- Education: Oxford Brookes University
- Scientific career
- Workplaces: Heriot-Watt University
- Thesis: Influence of stress on replicative longevity in saccharomyces cerevisiae (syn. S. pastorianus) (2003)
- Academic advisors: Geoff Palmer

= Dawn Maskell =

British brewer and professor

Dawn Louise Maskell is a British brewer who is Professor of Brewing and Distilling at Heriot-Watt University. She is Director of the Centre for Sustainable Brewing and Distilling. Maskell is a Fellow of the Chartered Institute of Brewers and Distillers, an honorary liveryman of the Worshipful Company of Brewers and holds the Freedom of the City of London.

== Early life and education ==
Maskell studied brewing and distilling as an undergraduate at Oxford Brookes University. She completed her doctorate in yeast physiology, investigating how stress impacted replicative longevity in saccharomyces cerevisiae. She completed a Diploma in brewing at the Institute of Brewing and Distilling. Maskell was trained by Geoff Palmer, who became chancellor of Heriot-Watt University.

== Research and career ==
Maskell started her career as a yeast physiologist, and has studied the production of gin, vodka and whisky. She has studied the applications of co-products of alcohol production, including as high protein food ingredients and animal feed.
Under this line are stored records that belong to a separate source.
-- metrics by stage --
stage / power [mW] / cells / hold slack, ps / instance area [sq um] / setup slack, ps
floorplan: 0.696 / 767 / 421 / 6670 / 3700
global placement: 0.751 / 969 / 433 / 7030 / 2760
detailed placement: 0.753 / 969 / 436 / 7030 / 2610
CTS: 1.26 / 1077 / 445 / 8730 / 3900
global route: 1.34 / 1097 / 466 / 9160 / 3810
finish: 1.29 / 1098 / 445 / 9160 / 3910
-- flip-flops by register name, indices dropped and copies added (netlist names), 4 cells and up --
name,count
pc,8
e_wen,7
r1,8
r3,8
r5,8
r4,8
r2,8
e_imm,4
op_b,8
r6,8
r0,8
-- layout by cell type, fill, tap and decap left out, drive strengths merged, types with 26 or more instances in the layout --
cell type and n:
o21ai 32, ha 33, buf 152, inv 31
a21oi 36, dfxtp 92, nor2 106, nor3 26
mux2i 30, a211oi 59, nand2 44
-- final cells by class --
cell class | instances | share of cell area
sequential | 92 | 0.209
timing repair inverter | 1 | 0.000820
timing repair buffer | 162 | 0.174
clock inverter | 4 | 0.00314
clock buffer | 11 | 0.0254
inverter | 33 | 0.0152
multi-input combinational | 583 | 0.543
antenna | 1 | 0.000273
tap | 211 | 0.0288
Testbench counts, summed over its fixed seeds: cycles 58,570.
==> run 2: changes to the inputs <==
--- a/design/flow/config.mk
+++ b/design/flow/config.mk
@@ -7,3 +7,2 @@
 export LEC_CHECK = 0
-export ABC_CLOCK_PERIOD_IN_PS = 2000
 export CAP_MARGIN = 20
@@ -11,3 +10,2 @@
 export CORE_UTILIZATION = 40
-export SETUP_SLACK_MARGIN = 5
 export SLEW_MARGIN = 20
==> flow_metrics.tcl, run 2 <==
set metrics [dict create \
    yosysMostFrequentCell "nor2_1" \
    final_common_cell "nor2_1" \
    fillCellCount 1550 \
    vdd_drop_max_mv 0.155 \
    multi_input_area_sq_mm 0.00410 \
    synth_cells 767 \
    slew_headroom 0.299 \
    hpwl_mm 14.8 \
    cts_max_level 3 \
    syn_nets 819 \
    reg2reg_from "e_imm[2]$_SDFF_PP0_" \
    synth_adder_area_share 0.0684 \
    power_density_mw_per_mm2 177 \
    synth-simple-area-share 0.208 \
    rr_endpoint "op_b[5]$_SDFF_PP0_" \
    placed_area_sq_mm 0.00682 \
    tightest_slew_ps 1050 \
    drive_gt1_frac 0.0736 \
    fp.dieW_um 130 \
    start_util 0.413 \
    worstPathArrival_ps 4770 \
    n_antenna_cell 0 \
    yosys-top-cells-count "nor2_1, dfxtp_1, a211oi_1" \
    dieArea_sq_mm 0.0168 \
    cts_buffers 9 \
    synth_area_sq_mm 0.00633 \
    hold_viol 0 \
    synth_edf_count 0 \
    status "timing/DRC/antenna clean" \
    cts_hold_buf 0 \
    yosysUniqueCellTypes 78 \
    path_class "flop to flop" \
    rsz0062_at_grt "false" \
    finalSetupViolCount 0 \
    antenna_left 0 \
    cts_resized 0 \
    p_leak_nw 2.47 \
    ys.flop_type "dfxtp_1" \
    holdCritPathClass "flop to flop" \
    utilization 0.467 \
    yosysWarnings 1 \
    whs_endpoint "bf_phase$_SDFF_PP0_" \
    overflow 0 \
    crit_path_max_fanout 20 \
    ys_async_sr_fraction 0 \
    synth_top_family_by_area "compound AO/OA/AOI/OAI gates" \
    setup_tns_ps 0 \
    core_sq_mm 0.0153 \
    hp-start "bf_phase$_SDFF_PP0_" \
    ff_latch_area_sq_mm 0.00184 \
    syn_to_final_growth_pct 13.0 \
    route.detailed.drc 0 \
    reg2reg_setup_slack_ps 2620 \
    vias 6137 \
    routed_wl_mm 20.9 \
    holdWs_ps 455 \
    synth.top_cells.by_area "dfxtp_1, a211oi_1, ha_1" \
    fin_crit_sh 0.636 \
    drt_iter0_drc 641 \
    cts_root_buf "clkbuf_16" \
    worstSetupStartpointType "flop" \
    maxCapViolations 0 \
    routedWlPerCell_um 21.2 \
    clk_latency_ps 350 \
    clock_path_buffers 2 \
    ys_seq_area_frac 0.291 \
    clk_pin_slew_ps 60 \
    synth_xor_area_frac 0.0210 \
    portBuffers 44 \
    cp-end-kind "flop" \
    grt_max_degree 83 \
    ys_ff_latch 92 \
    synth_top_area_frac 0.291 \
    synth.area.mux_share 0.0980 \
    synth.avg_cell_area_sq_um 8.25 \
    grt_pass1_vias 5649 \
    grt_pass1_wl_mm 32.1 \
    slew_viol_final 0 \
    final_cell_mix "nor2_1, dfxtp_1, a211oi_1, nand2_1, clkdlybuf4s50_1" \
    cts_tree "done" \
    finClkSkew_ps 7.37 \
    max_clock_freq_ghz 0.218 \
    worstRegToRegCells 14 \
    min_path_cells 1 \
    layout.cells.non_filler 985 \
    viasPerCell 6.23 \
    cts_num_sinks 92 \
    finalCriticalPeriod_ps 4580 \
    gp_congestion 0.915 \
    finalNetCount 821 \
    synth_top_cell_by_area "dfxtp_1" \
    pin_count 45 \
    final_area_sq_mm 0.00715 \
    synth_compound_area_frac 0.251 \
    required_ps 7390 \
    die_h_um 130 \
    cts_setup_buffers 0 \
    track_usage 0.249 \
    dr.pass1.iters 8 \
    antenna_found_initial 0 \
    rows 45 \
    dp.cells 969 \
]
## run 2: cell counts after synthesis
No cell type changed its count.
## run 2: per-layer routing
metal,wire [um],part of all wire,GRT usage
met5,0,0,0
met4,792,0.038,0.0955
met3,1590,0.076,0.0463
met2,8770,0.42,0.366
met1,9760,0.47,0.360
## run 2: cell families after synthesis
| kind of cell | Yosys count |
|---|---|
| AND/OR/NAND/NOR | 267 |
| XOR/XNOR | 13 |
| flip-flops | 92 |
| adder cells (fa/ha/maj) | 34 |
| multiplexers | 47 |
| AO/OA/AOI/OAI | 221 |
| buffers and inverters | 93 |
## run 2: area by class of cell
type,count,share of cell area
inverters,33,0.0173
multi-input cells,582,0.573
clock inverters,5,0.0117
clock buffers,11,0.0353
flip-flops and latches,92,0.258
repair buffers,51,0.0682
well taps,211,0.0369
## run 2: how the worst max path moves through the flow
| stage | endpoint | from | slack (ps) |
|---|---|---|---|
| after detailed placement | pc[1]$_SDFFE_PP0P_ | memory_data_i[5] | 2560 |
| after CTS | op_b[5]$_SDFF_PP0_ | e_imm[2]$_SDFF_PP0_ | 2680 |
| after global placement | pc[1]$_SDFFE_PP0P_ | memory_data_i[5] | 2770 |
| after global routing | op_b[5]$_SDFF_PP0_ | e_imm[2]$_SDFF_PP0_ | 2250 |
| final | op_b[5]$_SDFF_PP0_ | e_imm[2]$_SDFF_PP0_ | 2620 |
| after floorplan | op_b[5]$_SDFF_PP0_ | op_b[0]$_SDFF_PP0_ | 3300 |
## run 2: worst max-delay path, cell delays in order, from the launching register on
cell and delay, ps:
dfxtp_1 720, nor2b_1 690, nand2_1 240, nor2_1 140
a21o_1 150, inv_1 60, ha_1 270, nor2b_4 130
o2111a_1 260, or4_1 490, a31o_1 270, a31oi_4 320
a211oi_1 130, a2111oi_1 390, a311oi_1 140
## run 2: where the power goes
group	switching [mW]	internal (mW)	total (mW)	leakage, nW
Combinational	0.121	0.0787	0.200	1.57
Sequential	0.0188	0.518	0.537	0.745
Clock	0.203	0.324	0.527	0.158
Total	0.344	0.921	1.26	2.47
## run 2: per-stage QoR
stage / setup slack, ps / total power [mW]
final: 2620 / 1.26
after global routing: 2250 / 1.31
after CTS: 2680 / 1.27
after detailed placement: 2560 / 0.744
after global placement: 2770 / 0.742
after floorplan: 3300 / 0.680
Background: an optimization exercise with open tools, aiming at small area. Do not read the settings as production practice.
In this exercise RTL edits were held to simulation tests only and were not proved equivalent to the original.
Power and IR drop assume default switching activity.

==> flow/config.mk <==
export PLATFORM = sky130hd
export DESIGN_NAME = uart_wb_bridge
export DESIGN_NICKNAME = uart_wb_bridge
export VERILOG_FILES = /design/flow/design.v
export SDC_FILE = /design/flow/constraint.sdc
export NUM_CORES = 4
export LEC_CHECK = 0
export CAP_MARGIN = 20
export CORE_MARGIN = 2
export CORE_UTILIZATION = 40
export SLEW_MARGIN = 20
==> flow/constraint.sdc <==
create_clock -name core_clock -period 10.0 [get_ports {clk}]
set_input_delay 2.0000 -clock core_clock [delete_from_list [all_inputs] [get_ports {clk}]]
set_output_delay 2.0000 -clock core_clock [all_outputs]
set_load 0.01 [all_outputs]
==> flow/design.v <==
`timescale 1ns / 1ps
module syscon ( 
   wb_clk, wb_rst,
   clk, rst
   ) ;
   input clk;
   input rst;
   output wb_clk;
   output wb_rst;
   wire   locked;
   reg [31:0] wb_rst_shr;
   always @(posedge clk or posedge rst)
	 if (rst)
	   wb_rst_shr <= 32'hffff_ffff;
	 else
	   wb_rst_shr <= {wb_rst_shr[30:0], ~(locked)};
   assign wb_rst = wb_rst_shr[31] | ~locked | rst;
   assign wb_clk = clk;   
   assign locked = 1'b1;
endmodule  
`timescale 1ns / 1ps
module uart(
	    input 	 clk,  
	    input 	 rst,  
	    input 	 rx,  
	    output 	 tx,  
	    input 	 transmit,  
	    input [7:0]  tx_byte,  
	    output 	 received,  
	    output [7:0] rx_byte,  
	    output 	 is_receiving,  
	    output 	 is_transmitting,  
	    output 	 recv_error  
	    );
  parameter CLOCK_DIVIDE = 217;  
   parameter RX_IDLE = 0;
   parameter RX_CHECK_START = 1;
   parameter RX_READ_BITS = 2;
   parameter RX_CHECK_STOP = 3;
   parameter RX_DELAY_RESTART = 4;
   parameter RX_ERROR = 5;
   parameter RX_RECEIVED = 6;
   parameter TX_IDLE = 0;
   parameter TX_SENDING = 1;
   parameter TX_DELAY_RESTART = 2;
   reg [10:0] 		 rx_clk_divider;
   reg [10:0] 		 tx_clk_divider;
   reg [2:0] 		 recv_state;
   reg [5:0] 		 rx_countdown;
   reg [3:0] 		 rx_bits_remaining;
   reg [7:0] 		 rx_data;
   reg 			 tx_out;
   reg [1:0] 		 tx_state;
   reg [5:0] 		 tx_countdown;
   reg [3:0] 		 tx_bits_remaining;
   reg [7:0] 		 tx_data;
   assign received = recv_state == RX_RECEIVED;
   assign recv_error = recv_state == RX_ERROR;
   assign is_receiving = recv_state != RX_IDLE;
   assign rx_byte = rx_data;
   assign tx = tx_out;
   assign is_transmitting = tx_state != TX_IDLE;
   always @(posedge clk) begin
      if (rst) begin
         recv_state = RX_IDLE;
         tx_state = TX_IDLE;
         tx_out = 1'b1;
      end
      rx_clk_divider = rx_clk_divider - 1;
      if (!rx_clk_divider) begin
         rx_clk_divider = CLOCK_DIVIDE;
         rx_countdown = rx_countdown - 1;
      end
      tx_clk_divider = tx_clk_divider - 1;
      if (!tx_clk_divider) begin
         tx_clk_divider = CLOCK_DIVIDE;
         tx_countdown = tx_countdown - 1;
      end
      case (recv_state)
        RX_IDLE: begin
           if (!rx) begin
              rx_clk_divider = CLOCK_DIVIDE;
              rx_countdown = 2;
              recv_state = RX_CHECK_START;
           end
        end
        RX_CHECK_START: begin
           if (!rx_countdown) begin
              if (!rx) begin
                 rx_countdown = 4;
                 rx_bits_remaining = 8;
                 recv_state = RX_READ_BITS;
              end else begin
                 recv_state = RX_ERROR;
              end
           end
        end
        RX_READ_BITS: begin
           if (!rx_countdown) begin
              rx_data = {rx, rx_data[7:1]};
              rx_countdown = 4;
              rx_bits_remaining = rx_bits_remaining - 1;
              recv_state = rx_bits_remaining ? RX_READ_BITS : RX_CHECK_STOP;
           end
        end
        RX_CHECK_STOP: begin
           if (!rx_countdown) begin
              recv_state = rx ? RX_RECEIVED : RX_ERROR;
           end
        end
        RX_DELAY_RESTART: begin
           recv_state = rx_countdown ? RX_DELAY_RESTART : RX_IDLE;
        end
        RX_ERROR: begin
           rx_countdown = 8;
           recv_state = RX_DELAY_RESTART;
        end
        RX_RECEIVED: begin
           recv_state = RX_IDLE;
        end
      endcase
      case (tx_state)
        TX_IDLE: begin
           if (transmit) begin
              tx_data = tx_byte;
              tx_clk_divider = CLOCK_DIVIDE;
              tx_countdown = 4;
              tx_out = 0;
              tx_bits_remaining = 8;
              tx_state = TX_SENDING;
           end
        end
        TX_SENDING: begin
           if (!tx_countdown) begin
              if (tx_bits_remaining) begin
                 tx_bits_remaining = tx_bits_remaining - 1;
                 tx_out = tx_data[0];
                 tx_data = {1'b0, tx_data[7:1]};
                 tx_countdown = 4;
                 tx_state = TX_SENDING;
              end else begin
                 tx_out = 1;
                 tx_countdown = 8;
                 tx_state = TX_DELAY_RESTART;
              end
           end
        end
        TX_DELAY_RESTART: begin
           tx_state = tx_countdown ? TX_DELAY_RESTART : TX_IDLE;
        end
      endcase
   end
endmodule
`timescale 1ns / 1ps
module packet_decode ( 
   cpu_address, cpu_start, cpu_selection, cpu_write, cpu_data_wr,
   transmit, tx_byte,
   clk, rst, rx_byte, received, recv_error, is_transmitting,
   cpu_data_rd, cpu_active
   ) ;
   parameter dw = 32;
   parameter aw = 32;
   parameter DEBUG = 0;
   input clk;
   input rst;
   input [7:0] rx_byte;
   input       received;
   input       recv_error;
   input       is_transmitting;
   output reg [aw-1:0] cpu_address;
   output reg          cpu_start;
   output reg [3:0]    cpu_selection;
   output reg          cpu_write;
   output reg [dw-1:0] cpu_data_wr;
   output reg          transmit;
   output reg [7:0]    tx_byte;
   input [dw-1:0]      cpu_data_rd;
   input               cpu_active;
   reg [7:0]           file_num;
   reg                 file_write;
   reg                 file_read;
   reg [31:0]          file_write_data;
   wire [31:0]         file_read_data = 32'h0;;
   wire                file_active = 1'b0;
   reg [7:0]           state;
   enum {
         STATE_IDLE                    = 8'h00,
         STATE_COMMAND                 = 8'h01,
         STATE_LENGTH                  = 8'h02,
         STATE_READ_START_ADDRESS      = 8'h03,
         STATE_CPU_DOWNLOAD_MEMORY     = 8'h04,
         STATE_CPU_WRITE_MEMORY        = 8'h05,
         STATE_CPU_READ_MEMORY         = 8'h06,
         STATE_CPU_READ_MEMORY_DONE    = 8'h07,
         STATE_CPU_UPLOAD_MEMORY       = 8'h08,
         STATE_CPU_UPLOAD_MEMORY_DONE  = 8'h09
         } packet_state;
   reg [3:0]           size;
   reg [3:0]           command;
   reg [7:0]           length;
   reg [31:0]          start_address;
   reg [7:0]           byte_count;
   reg [7:0]           samples_transferred;
   wire                decode_cpu_command   = (command == 4'h1) | (command == 4'h2);
   wire                decode_read_command  = (command == 4'h2);
   wire                decode_write_command = (command == 4'h1);
   always @(posedge clk)
     begin
        if (rst) begin
           command <= 0;
           length <= 0;
           size <= 0;
           start_address <= 0;
           byte_count <= 0;
           samples_transferred <= 0;
           cpu_address <= 0;
           cpu_start <= 0;
           cpu_selection <= 0;
           cpu_write <= 0;
           cpu_data_wr <= 0;
           transmit <=0;
           tx_byte <= 0;
           file_num <= 0;
           file_write_data <= 32'h0;
           file_write <= 0;
           file_read <= 0;
           packet_state <= STATE_IDLE;
        end else begin
           case (packet_state)
             STATE_IDLE: begin
                if (received && (rx_byte == 8'hCA)) begin
                   command <= 0;
                   length <= 0;
                   size <= 0;
                   start_address <= 0;
                   byte_count <= 0;
                   samples_transferred <= 0;
                   cpu_address <= 0;
                   cpu_start <= 0;
                   cpu_selection <= 0;
                   cpu_write <= 0;
                   cpu_data_wr <= 0;
                   transmit <=0;
                   tx_byte <= 0;
                   file_num <= 0;
                   file_write_data <= 32'h0;
                   file_write <= 0;
                   file_read <= 0;
                   packet_state <= STATE_COMMAND;
                end else begin
                   packet_state <= STATE_IDLE;
                end
             end
             STATE_COMMAND: begin
                if (recv_error) begin
                   packet_state <= STATE_IDLE;
                end else if (received) begin
                   command <= rx_byte[3:0];
                   size <= rx_byte[7:4];
                   packet_state <= STATE_LENGTH;
                end else begin
                   packet_state <= STATE_COMMAND;
                end
             end
             STATE_LENGTH: begin
                if (recv_error) begin
                   packet_state <= STATE_IDLE;
                end else if (received) begin
                   length <= rx_byte;
                   if (decode_cpu_command) begin
                      byte_count <= 0;
                      packet_state <= STATE_READ_START_ADDRESS;
                   end else begin
                      packet_state <= STATE_IDLE;
                   end
                end else begin
                   packet_state <= STATE_LENGTH;
                end
             end
             STATE_READ_START_ADDRESS: begin
                if (recv_error) begin
                   packet_state <= STATE_IDLE;
                end else if (received) begin
                   start_address[(byte_count*8)+:8] <= rx_byte;
                   byte_count <= byte_count + 1;
                   if (byte_count >= 3) begin
                      byte_count <= 0;
                      samples_transferred <= 0;
                      cpu_data_wr <=0;
                      if (decode_write_command) begin
                         packet_state <= STATE_CPU_DOWNLOAD_MEMORY;
                      end else begin
                         byte_count <= 0;
                         packet_state <= STATE_CPU_READ_MEMORY;
                      end
                   end
                end else begin
                   packet_state <= STATE_READ_START_ADDRESS;
                end
             end
             STATE_CPU_DOWNLOAD_MEMORY: begin
                if (recv_error) begin
                   packet_state <= STATE_IDLE;
                end else if (samples_transferred >= length) begin
                   packet_state <= STATE_IDLE;
                end else if (received) begin
                   cpu_data_wr[(byte_count*8)+:8] <= rx_byte;
                   byte_count <= byte_count + 1;
                   if (byte_count >= 3) begin
                      byte_count <= 0;
                      samples_transferred <= samples_transferred + 1;
                      packet_state <= STATE_CPU_WRITE_MEMORY;
                   end
                end else begin
                   packet_state <= STATE_CPU_DOWNLOAD_MEMORY;
                end
             end
             STATE_CPU_WRITE_MEMORY: begin
                cpu_address <= start_address;
                cpu_selection <= size;
                cpu_write <= 1;
                cpu_start <= 1;
                if (!cpu_active) begin
                   packet_state <= STATE_CPU_WRITE_MEMORY;
                end else begin
                   cpu_start <= 0;
                   cpu_write <= 0;
                   start_address <= start_address + 4;  
                   packet_state <= STATE_CPU_DOWNLOAD_MEMORY;
                end
             end
             STATE_CPU_READ_MEMORY: begin
                cpu_address <= start_address;
                cpu_selection <= size;
                cpu_write <= 0;
                cpu_start <= 1;
                if ((byte_count >= 4) && (samples_transferred >= length))begin
                   packet_state <= STATE_IDLE;
                   cpu_start <= 0;
                end else if (!cpu_active) begin
                   packet_state <= STATE_CPU_READ_MEMORY;
                end else begin
                   cpu_start <= 0;
                   packet_state <= STATE_CPU_READ_MEMORY_DONE;
                end
             end  
             STATE_CPU_READ_MEMORY_DONE:begin
                cpu_start <= 0;
                cpu_write <= 0;
                if ((byte_count >= 4) && (samples_transferred >= length))begin
                   packet_state <= STATE_IDLE;
                end else if (cpu_active) begin
                   packet_state <= STATE_CPU_READ_MEMORY_DONE;
                end else begin
                   tx_byte <= 0;
                   transmit <= 0;
                   byte_count <= 0;
                   packet_state <= STATE_CPU_UPLOAD_MEMORY;
                end
             end
             STATE_CPU_UPLOAD_MEMORY:begin
                tx_byte <= cpu_data_rd[(byte_count*8)+:8];
                transmit <= 1;
                if (is_transmitting == 1'b0) begin
                   packet_state <= STATE_CPU_UPLOAD_MEMORY;
                end else begin
                   packet_state <= STATE_CPU_UPLOAD_MEMORY_DONE;
                   transmit <= 0;
                   byte_count <= byte_count + 1;
                end
             end  
             STATE_CPU_UPLOAD_MEMORY_DONE:begin
                if (is_transmitting == 1'b1) begin
                   packet_state <= STATE_CPU_UPLOAD_MEMORY_DONE;
                end else begin
                   if (byte_count >= 4) begin
                      samples_transferred <= samples_transferred + 1;
                      if (samples_transferred >= length) begin
                         packet_state <= STATE_IDLE;
                      end else begin
                         packet_state <= STATE_CPU_READ_MEMORY;
                         start_address <= start_address + 4;
                      end
                   end else begin
                      packet_state <= STATE_CPU_UPLOAD_MEMORY;
                   end
                end
             end  
             default: begin
                packet_state <= STATE_IDLE;
             end
           endcase  
        end
     end  
endmodule  
`timescale 1ns / 1ps
module wb_master_interface (
                            input               wb_clk,
                            input               wb_rst,
                            output reg [31:0]   wb_adr,
                            output reg [31:0]   wb_wdat,
                            output reg [3:0]    wb_sel,
                            output reg          wb_we,
                            output reg          wb_cyc,
                            output reg          wb_stb,
                            input [31:0]        wb_rdat,
                            input               wb_ack,
                            input               wb_err,
                            input               wb_rty,
                            input               start,
                            input [31:0]        address,
                            input [3:0]         selection,
                            input               write,
                            input [31:0]      data_wr,
                            output reg [31:0] data_rd,
                            output wire         active
                            );
   enum                                         logic [1:0] {STATE_IDLE, STATE_WAIT_ACK, STATE_ERROR} state;
   assign active = state != STATE_IDLE;
   always_ff @(posedge wb_clk)
     if (wb_rst) begin
        state <= STATE_IDLE;
        wb_adr  <= 32'h0000_0000;
        wb_wdat <= 0;
        wb_sel  <= 0;
        wb_we   <= 0;
        wb_cyc  <= 0;
        wb_stb  <= 0;
        data_rd   <= 0;
     end else begin  
        case (state)
          STATE_IDLE: begin
             wb_adr  <= 32'h0000_0000;
             wb_wdat <= 0;
             wb_sel  <= 0;
             wb_we   <= 0;
             wb_cyc  <= 0;
             wb_stb  <= 0;
             if (start) begin
                state <= STATE_WAIT_ACK;
                wb_adr <= address;
                wb_wdat <= data_wr;
                wb_sel <= selection;
                wb_we  <= write;
                wb_cyc <= 1;
                wb_stb <= 1;
                data_rd  <=0;
             end else begin
                state <= STATE_IDLE;
             end
          end  
          STATE_WAIT_ACK: begin
             wb_cyc <= 1;
             wb_stb <= 1;
             if (wb_err || wb_rty) begin
                state <= STATE_ERROR;
                wb_stb <= 0;
                wb_cyc <= 0;
             end else if (wb_ack) begin
		if (!write) begin
		   data_rd <= wb_rdat;
		end
                state <= STATE_IDLE;
                wb_stb <= 0;
                wb_cyc <= 0;
             end else begin
                state <= STATE_WAIT_ACK;
             end
          end  
          STATE_ERROR: begin
             state <= STATE_IDLE;
          end
          default: begin
             state <= STATE_IDLE;
          end
        endcase  
     end  
endmodule  
`timescale 1ns / 1ps
module uart_to_wishbone_master(
                               input wire         wb_clk,
                               input wire         wb_rst,
                               output wire [31:0] wb_adr,
                               output wire [31:0] wb_wdat,
                               output wire [3:0]  wb_sel,
                               output wire        wb_we,
                               output wire        wb_cyc,
                               output wire        wb_stb,
                               input wire [31:0]  wb_rdat,
                               input wire         wb_ack,
                               input wire         wb_err,
                               input wire         wb_rty,
                               input wire  rx,
                               output wire tx
                               );
   parameter dw = 32;
   parameter aw = 32;
   parameter DEBUG = 0;
   wire [aw-1:0] cpu_address;
   wire          cpu_start;
   wire [3:0]    cpu_selection;
   wire          cpu_write;
   wire [dw-1:0] cpu_data_wr;
   wire [dw-1:0] cpu_data_rd;
   wire          cpu_active;
   wire       transmit;
   wire [7:0] tx_byte;
   wire       received;
   wire [7:0] rx_byte;
   wire       is_receiving;
   wire       is_transmitting;
   wire       recv_error;
   localparam UART_CLOCK_DIVIDE = 217;
   uart #(.CLOCK_DIVIDE(UART_CLOCK_DIVIDE))
   uart0(
	 .clk(wb_clk),  
	 .rst(wb_rst),  
	 .rx(rx),  
	 .tx(tx),  
	 .transmit(transmit),  
	 .tx_byte(tx_byte),  
	 .received(received),  
	 .rx_byte(rx_byte),  
	 .is_receiving(is_receiving),  
	 .is_transmitting(is_transmitting),  
	 .recv_error(recv_error)  
         );
   packet_decode decode(
                        .clk(wb_clk),
                        .rst(wb_rst),
                        .rx_byte(rx_byte),
                        .received(received),
                        .recv_error(recv_error),
                        .is_transmitting(is_transmitting),
                        .tx_byte(tx_byte),  
                        .transmit(transmit),  
                        .cpu_data_rd(cpu_data_rd),
                        .cpu_active(cpu_active),
                        .cpu_start(cpu_start),
                        .cpu_address(cpu_address),
                        .cpu_selection(cpu_selection),
                        .cpu_write(cpu_write),
                        .cpu_data_wr(cpu_data_wr)
                        ) ;
   wb_master_interface master(
                              .wb_clk(wb_clk),
                              .wb_rst(wb_rst),
                              .wb_adr(wb_adr),
                              .wb_wdat(wb_wdat),
                              .wb_sel(wb_sel),
                              .wb_we(wb_we),
                              .wb_cyc(wb_cyc),
                              .wb_stb(wb_stb),
                              .wb_rdat(wb_rdat),
                              .wb_ack(wb_ack),
                              .wb_err(wb_err),
                              .wb_rty(wb_rty),
                              .start(cpu_start),
                              .address(cpu_address),
                              .selection(cpu_selection),
                              .write(cpu_write),
                              .data_wr(cpu_data_wr),
                              .data_rd(cpu_data_rd),
                              .active(cpu_active)
                              );
endmodule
She was appointed Director of the International Centre for Brewing and Distilling. She helped to establish the Centre for Sustainable Brewing and Distilling, a £35 million centre centre dedicated to responsible innovation in the drinks sectors. The Centre is developing a pilot brewery and distillery powered by renewable energy.

In 2025, Maskell was appointed Vice President of the American Society of Brewing Chemists. Later that year, she was made a Fellow of the Chartered Institute of Brewers and Distillers and Chair for the Scottish Beer Awards. At the Women in Beer awards, Maskell was named Mentor of the Year in recognition of her commitment to the development of a future generation of brewers.